• _YOUR TASK_
Look at the entries below and reproduce them exactly.

Records excerpted from a collection
$ cat src/core/wkd_pkg.sv
// How it works
// - each wake pin raises an event on rising and on falling edges
// - event drives interrupt in normal/stop, wake-up in sleep/fail-safe
// - per-pin static sense (always on) or cyclic sense (window only)
// - filter starts on a level change, accepts if stable for filter time
// - per-pin filter select applies in static and cyclic sense alike
// - per-pin wake enable; a disabled pin makes no wake events
// - each accepted event sets its pin's sticky wake status bit
// - pin level status register shows each pin's present level
// - in cyclic sense the level status shows the last window sample
// - no level readback on pin 4 as pacing input or pin 2 as fail output
// - pull select 00 none, 01 pull-down, 10 pull-up; reset is 00
// - pull select 11 follows the pin: pull-up when high, down when low
// - pin 5 ignores pull select and has its pull-up on at all times outside reset
// - init to normal: static enabled pin already high sets status, irq
// - pin 4 may serve as pacing input for high-side on-times
// - pacing selected on pin 4: its wake bits ignored, no wake-up
package wkd_pkg;

    localparam int          NPINS        = 5;
    localparam int          PACE_PIN     = 3;
    localparam int          FAIL_PIN     = 1;
    localparam int          SUPPLY_PIN   = 4;
    localparam int          CNT_W        = 12;

    // register byte offsets
    localparam logic [7:0]  OFS_CTRL0    = 8'h00;
    localparam logic [7:0]  OFS_STAT     = 8'h14;
    localparam logic [7:0]  OFS_MASK     = 8'h18;
    localparam logic [7:0]  OFS_LEVEL    = 8'h1C;
    localparam logic [7:0]  OFS_CONF     = 8'h20;

    // per-pin control register fields, plus the fail output bit of the config register
    localparam int          F_EN_LSB     = 0;
    localparam int          F_CYC        = 2;
    localparam int          F_FILT_LSB   = 3;
    localparam int          F_PULL_LO    = 6;
    localparam int          F_PULL_HI    = 7;
    localparam int          F_FAILOUT    = 0;

    localparam logic [7:0]  RST_CTRL     = 8'h00;
    localparam logic [4:0]  RST_MASK     = 5'h00;
    localparam logic        RST_FAILOUT  = 1'b1;

    localparam logic [1:0]  EN_OFF       = 2'b00;
    localparam logic [1:0]  EN_WAKE      = 2'b01;
    localparam logic [1:0]  EN_PACE      = 2'b10;

    typedef enum logic [2:0] {
        WKD_INIT     = 3'b000,
        WKD_NORMAL   = 3'b001,
        WKD_STOP     = 3'b010,
        WKD_SLEEP    = 3'b011,
        WKD_FAILSAFE = 3'b100
    } wkd_mode_t;

    // filter times in ns and derived cycle counts
    localparam int          CLK_NS       = 100;
    localparam int          FILT_NS0     = 16000;
    localparam int          FILT_NS1     = 32000;
    localparam int          FILT_NS2     = 64000;
    localparam int          FILT_NS3     = 128000;
    localparam int          FILT_NS4     = 192000;
    localparam int          FILT_NS5     = 256000;
    localparam int          FILT_NS6     = 320000;
    localparam int          FILT_NS7     = 384000;

    function automatic logic [CNT_W-1:0] wkd_cyc(input int t_ns);
        wkd_cyc = CNT_W'((t_ns + CLK_NS - 1) / CLK_NS);
    endfunction : wkd_cyc

    function automatic logic [CNT_W-1:0] wkd_filt_cycles(
        input logic [2:0] sel);
        unique case (sel)
            3'd0: wkd_filt_cycles = wkd_cyc(FILT_NS0);
            3'd1: wkd_filt_cycles = wkd_cyc(FILT_NS1);
            3'd2: wkd_filt_cycles = wkd_cyc(FILT_NS2);
            3'd3: wkd_filt_cycles = wkd_cyc(FILT_NS3);
            3'd4: wkd_filt_cycles = wkd_cyc(FILT_NS4);
            3'd5: wkd_filt_cycles = wkd_cyc(FILT_NS5);
            3'd6: wkd_filt_cycles = wkd_cyc(FILT_NS6);
            3'd7: wkd_filt_cycles = wkd_cyc(FILT_NS7);
        endcase
    endfunction : wkd_filt_cycles

endpackage : wkd_pkg
`config.mk`:
```
export PLATFORM = sky130hd
export DESIGN_NAME = wdc_watchdog
export DESIGN_NICKNAME = d
export VERILOG_FILES = /design/src/design/wdc_pkg.sv /design/src/design/wdc_watchdog.sv
export SDC_FILE = /design/constraint.sdc
export NUM_CORES = 1
export LEC_CHECK = 0
export BUFFER_PORTS_ARGS = -buffer_cell sky130_fd_sc_hd__buf_4
export CAP_MARGIN = 20
export CORE_MARGIN = 10
export CORE_UTILIZATION = 51
export DETAILED_ROUTE_END_ITERATION = 8
export GPL_ROUTABILITY_DRIVEN = 0
export PLACE_DENSITY = 0.73
export SKIP_LAST_GASP = 1
export SYNTH_ARGS = -nofsm -noshare
export SYNTH_HDL_FRONTEND = slang
export SYNTH_SLANG_ARGS = --single-unit
```
`constraint.sdc`:
```
create_clock -name clk_i -period 3.7 [get_ports clk_i]
set_clock_uncertainty 0.15 [all_clocks]
set_input_delay 0.555 -clock clk_i [delete_from_list [all_inputs] [get_ports clk_i]]
set_output_delay 0.555 -clock clk_i [all_outputs]
set_load 0.1 [all_outputs]
```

• _RESPONSE_
$ cat src/core/wkd_pkg.sv
// How it works
// - each wake pin raises an event on rising and on falling edges
// - event drives interrupt in normal/stop, wake-up in sleep/fail-safe
// - per-pin static sense (always on) or cyclic sense (window only)
// - filter starts on a level change, accepts if stable for filter time
// - per-pin filter select applies in static and cyclic sense alike
// - per-pin wake enable; a disabled pin makes no wake events
// - each accepted event sets its pin's sticky wake status bit
// - pin level status register shows each pin's present level
// - in cyclic sense the level status shows the last window sample
// - no level readback on pin 4 as pacing input or pin 2 as fail output
// - pull select 00 none, 01 pull-down, 10 pull-up; reset is 00
// - pull select 11 follows the pin: pull-up when high, down when low
// - pin 5 ignores pull select and has its pull-up on at all times outside reset
// - init to normal: static enabled pin already high sets status, irq
// - pin 4 may serve as pacing input for high-side on-times
// - pacing selected on pin 4: its wake bits ignored, no wake-up
package wkd_pkg;

    localparam int          NPINS        = 5;
    localparam int          PACE_PIN     = 3;
    localparam int          FAIL_PIN     = 1;
    localparam int          SUPPLY_PIN   = 4;
    localparam int          CNT_W        = 12;

    // register byte offsets
    localparam logic [7:0]  OFS_CTRL0    = 8'h00;
    localparam logic [7:0]  OFS_STAT     = 8'h14;
    localparam logic [7:0]  OFS_MASK     = 8'h18;
    localparam logic [7:0]  OFS_LEVEL    = 8'h1C;
    localparam logic [7:0]  OFS_CONF     = 8'h20;

    // per-pin control register fields, plus the fail output bit of the config register
    localparam int          F_EN_LSB     = 0;
    localparam int          F_CYC        = 2;
    localparam int          F_FILT_LSB   = 3;
    localparam int          F_PULL_LO    = 6;
    localparam int          F_PULL_HI    = 7;
    localparam int          F_FAILOUT    = 0;

    localparam logic [7:0]  RST_CTRL     = 8'h00;
    localparam logic [4:0]  RST_MASK     = 5'h00;
    localparam logic        RST_FAILOUT  = 1'b1;

    localparam logic [1:0]  EN_OFF       = 2'b00;
    localparam logic [1:0]  EN_WAKE      = 2'b01;
    localparam logic [1:0]  EN_PACE      = 2'b10;

    typedef enum logic [2:0] {
        WKD_INIT     = 3'b000,
        WKD_NORMAL   = 3'b001,
        WKD_STOP     = 3'b010,
        WKD_SLEEP    = 3'b011,
        WKD_FAILSAFE = 3'b100
    } wkd_mode_t;

    // filter times in ns and derived cycle counts
    localparam int          CLK_NS       = 100;
    localparam int          FILT_NS0     = 16000;
    localparam int          FILT_NS1     = 32000;
    localparam int          FILT_NS2     = 64000;
    localparam int          FILT_NS3     = 128000;
    localparam int          FILT_NS4     = 192000;
    localparam int          FILT_NS5     = 256000;
    localparam int          FILT_NS6     = 320000;
    localparam int          FILT_NS7     = 384000;

    function automatic logic [CNT_W-1:0] wkd_cyc(input int t_ns);
        wkd_cyc = CNT_W'((t_ns + CLK_NS - 1) / CLK_NS);
    endfunction : wkd_cyc

    function automatic logic [CNT_W-1:0] wkd_filt_cycles(
        input logic [2:0] sel);
        unique case (sel)
            3'd0: wkd_filt_cycles = wkd_cyc(FILT_NS0);
            3'd1: wkd_filt_cycles = wkd_cyc(FILT_NS1);
            3'd2: wkd_filt_cycles = wkd_cyc(FILT_NS2);
            3'd3: wkd_filt_cycles = wkd_cyc(FILT_NS3);
            3'd4: wkd_filt_cycles = wkd_cyc(FILT_NS4);
            3'd5: wkd_filt_cycles = wkd_cyc(FILT_NS5);
            3'd6: wkd_filt_cycles = wkd_cyc(FILT_NS6);
            3'd7: wkd_filt_cycles = wkd_cyc(FILT_NS7);
        endcase
    endfunction : wkd_filt_cycles

endpackage : wkd_pkg
`config.mk`:
```
export PLATFORM = sky130hd
export DESIGN_NAME = wdc_watchdog
export DESIGN_NICKNAME = d
export VERILOG_FILES = /design/src/design/wdc_pkg.sv /design/src/design/wdc_watchdog.sv
export SDC_FILE = /design/constraint.sdc
export NUM_CORES = 1
export LEC_CHECK = 0
export BUFFER_PORTS_ARGS = -buffer_cell sky130_fd_sc_hd__buf_4
export CAP_MARGIN = 20
export CORE_MARGIN = 10
export CORE_UTILIZATION = 51
export DETAILED_ROUTE_END_ITERATION = 8
export GPL_ROUTABILITY_DRIVEN = 0
export PLACE_DENSITY = 0.73
export SKIP_LAST_GASP = 1
export SYNTH_ARGS = -nofsm -noshare
export SYNTH_HDL_FRONTEND = slang
export SYNTH_SLANG_ARGS = --single-unit
```
`constraint.sdc`:
```
create_clock -name clk_i -period 3.7 [get_ports clk_i]
set_clock_uncertainty 0.15 [all_clocks]
set_input_delay 0.555 -clock clk_i [delete_from_list [all_inputs] [get_ports clk_i]]
set_output_delay 0.555 -clock clk_i [all_outputs]
set_load 0.1 [all_outputs]
```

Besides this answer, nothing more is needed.